The other day I heard someone who has a really big fitness account on IG state:
“My body is getting smaller, but the scale has gone up. I guess it’s because muscle weights more than fat”.
I was astounded that someone with such a large following would say something that misleading. To their defense, this person may not realize one simple thing: A pound is a pound, no matter how you slice it.
If you measure out a pound of feathers and a pound of bricks, each will only weigh one pound. However, it would appear that you have more feathers because the amount of volume they consume would allow you to fit more of them in the same space as the pound of bricks. Many are confused because muscle is more dense than fat. Meaning, one pound of muscle will take up less space than once pound of fat.

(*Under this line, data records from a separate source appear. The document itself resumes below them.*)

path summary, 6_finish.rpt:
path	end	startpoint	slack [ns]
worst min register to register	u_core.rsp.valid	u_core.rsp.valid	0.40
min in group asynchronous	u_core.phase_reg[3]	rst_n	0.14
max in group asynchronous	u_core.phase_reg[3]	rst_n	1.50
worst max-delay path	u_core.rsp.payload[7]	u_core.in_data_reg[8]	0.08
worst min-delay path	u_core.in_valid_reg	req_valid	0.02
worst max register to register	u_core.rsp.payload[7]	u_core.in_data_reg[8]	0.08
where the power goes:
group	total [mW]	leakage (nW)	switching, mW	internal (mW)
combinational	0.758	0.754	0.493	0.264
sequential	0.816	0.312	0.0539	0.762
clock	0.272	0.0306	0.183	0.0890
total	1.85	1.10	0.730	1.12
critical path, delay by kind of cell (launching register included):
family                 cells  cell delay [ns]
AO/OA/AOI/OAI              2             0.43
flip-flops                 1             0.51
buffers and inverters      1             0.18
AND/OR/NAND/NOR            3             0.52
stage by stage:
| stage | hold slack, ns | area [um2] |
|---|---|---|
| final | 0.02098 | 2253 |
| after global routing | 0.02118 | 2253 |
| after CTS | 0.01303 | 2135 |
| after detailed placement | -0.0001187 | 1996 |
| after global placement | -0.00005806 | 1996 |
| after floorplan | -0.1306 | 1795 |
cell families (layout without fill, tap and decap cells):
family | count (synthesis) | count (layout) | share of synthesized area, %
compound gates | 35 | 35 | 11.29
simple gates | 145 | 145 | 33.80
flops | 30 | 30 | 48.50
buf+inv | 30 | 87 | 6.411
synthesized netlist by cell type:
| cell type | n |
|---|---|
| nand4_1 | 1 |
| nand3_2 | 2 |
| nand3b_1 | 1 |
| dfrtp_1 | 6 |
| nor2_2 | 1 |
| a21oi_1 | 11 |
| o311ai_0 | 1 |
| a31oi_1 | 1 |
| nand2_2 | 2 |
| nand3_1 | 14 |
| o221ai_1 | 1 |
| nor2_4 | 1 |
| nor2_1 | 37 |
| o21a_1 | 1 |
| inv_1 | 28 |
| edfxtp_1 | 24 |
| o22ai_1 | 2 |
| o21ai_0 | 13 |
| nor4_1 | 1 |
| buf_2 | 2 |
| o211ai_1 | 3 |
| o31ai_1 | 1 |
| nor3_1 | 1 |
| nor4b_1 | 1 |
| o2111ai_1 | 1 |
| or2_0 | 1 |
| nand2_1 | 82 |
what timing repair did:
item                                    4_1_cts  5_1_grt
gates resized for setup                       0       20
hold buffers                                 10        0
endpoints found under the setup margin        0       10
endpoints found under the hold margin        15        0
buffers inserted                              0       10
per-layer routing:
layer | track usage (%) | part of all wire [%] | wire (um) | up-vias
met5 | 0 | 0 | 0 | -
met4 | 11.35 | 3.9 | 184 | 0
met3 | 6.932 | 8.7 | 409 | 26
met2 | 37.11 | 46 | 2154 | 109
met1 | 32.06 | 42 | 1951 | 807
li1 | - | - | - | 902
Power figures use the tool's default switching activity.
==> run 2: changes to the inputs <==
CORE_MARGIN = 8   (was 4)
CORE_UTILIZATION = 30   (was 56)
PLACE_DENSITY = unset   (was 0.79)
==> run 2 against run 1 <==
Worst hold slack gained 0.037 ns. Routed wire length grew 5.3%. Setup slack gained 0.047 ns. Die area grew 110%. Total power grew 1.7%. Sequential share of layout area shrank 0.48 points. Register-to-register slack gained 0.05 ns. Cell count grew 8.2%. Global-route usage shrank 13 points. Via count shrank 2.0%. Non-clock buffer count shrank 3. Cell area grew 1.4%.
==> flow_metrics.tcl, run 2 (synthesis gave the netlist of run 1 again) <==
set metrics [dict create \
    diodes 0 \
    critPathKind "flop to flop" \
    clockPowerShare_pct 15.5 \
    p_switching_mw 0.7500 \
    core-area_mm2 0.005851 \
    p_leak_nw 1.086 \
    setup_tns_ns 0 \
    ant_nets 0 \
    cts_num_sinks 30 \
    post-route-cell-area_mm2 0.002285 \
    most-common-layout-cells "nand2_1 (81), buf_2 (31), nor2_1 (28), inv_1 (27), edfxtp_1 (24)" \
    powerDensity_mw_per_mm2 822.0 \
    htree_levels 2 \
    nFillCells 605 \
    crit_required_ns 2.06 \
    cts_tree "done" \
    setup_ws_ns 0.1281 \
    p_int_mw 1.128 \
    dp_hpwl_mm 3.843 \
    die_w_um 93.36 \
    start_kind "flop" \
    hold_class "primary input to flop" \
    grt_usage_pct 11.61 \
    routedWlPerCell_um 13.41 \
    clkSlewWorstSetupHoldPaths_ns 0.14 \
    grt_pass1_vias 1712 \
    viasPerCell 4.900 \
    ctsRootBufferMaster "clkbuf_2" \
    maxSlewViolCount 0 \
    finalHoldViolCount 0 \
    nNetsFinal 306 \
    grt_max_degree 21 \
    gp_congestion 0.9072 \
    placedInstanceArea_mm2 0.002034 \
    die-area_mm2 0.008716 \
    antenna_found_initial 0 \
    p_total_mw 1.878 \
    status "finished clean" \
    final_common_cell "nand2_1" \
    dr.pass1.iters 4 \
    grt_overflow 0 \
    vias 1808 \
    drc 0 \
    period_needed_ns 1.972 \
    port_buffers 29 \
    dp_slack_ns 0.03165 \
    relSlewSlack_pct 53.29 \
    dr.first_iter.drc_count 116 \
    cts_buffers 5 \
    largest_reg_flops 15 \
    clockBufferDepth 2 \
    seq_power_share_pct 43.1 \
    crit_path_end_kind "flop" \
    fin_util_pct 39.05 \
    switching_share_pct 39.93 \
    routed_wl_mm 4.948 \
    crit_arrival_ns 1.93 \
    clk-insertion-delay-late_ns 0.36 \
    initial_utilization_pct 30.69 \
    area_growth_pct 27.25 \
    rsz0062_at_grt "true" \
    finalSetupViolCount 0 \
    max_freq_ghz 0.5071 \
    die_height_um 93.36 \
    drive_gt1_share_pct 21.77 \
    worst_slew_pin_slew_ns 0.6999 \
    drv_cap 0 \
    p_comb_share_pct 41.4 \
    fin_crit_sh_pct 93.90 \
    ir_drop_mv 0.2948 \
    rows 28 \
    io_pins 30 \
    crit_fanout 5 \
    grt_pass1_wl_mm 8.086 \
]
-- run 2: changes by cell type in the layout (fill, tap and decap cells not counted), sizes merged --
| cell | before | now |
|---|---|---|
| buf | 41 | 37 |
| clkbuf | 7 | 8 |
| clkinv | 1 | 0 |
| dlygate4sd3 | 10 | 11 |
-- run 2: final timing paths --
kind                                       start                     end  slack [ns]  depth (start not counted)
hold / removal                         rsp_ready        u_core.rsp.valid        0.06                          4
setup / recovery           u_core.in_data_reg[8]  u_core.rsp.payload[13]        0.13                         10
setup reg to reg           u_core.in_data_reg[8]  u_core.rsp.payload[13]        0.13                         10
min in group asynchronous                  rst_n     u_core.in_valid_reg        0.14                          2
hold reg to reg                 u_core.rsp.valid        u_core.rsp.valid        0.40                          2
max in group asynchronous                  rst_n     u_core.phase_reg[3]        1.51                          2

Because of this, your body can appear bigger with more body fat and smaller when your body has more muscle mass. If two people weight 150 pounds, but one has a higher body fat percentage, the person with more body fat would likely appear bigger and wear a larger clothing size than the one with less body fat.
As you add compact muscle mass to the body, your body weight may increase. You can look to gain about 3-5 pounds of lean muscle mass over the course of a couple months with a weight training regiment. This is why it’s very important to use other measures outside the scale in order to determine what progress is being made along your fitness journey. Comparing photos, how your clothes fit and inches lost are an even greater measuring tool when it comes to changes in the body. You could lose 10 pounds on the scale but not change your pant size. You could also lose 10 inches and drop two pant sizes. Focusing only on the scale may cause you to become discouraged and backtrack in progress. It is suggested to use the latter to measurement your progress versus weighing yourself frequently. As you see changes in your body you will motivate yourself to go farther.
Another important fact to know is that you cannot swap fat for muscle. Can only lose fat and gain muscle. The process of losing fat will require a caloric deficit. Technically, If you’re looking to lose 1 pound per week you would need to create a deficit of 3500 calories from your exercise calories burned and a decrease in your caloric intake. To gain muscle you would need to eat at a caloric surplus. This would be ideal for a bodybuilder or someone looking to add a significant amount of muscle to their frame.
Muscle boosts a person’s metabolism so a pound of muscle will burn more calories at rest than a pound of fat. Muscle tissue will burn seven to 10 calories daily per pound. Fat burns two to three calories daily per pound. This is important because even when you’re not exercising you will be burning more calories just by having more muscle.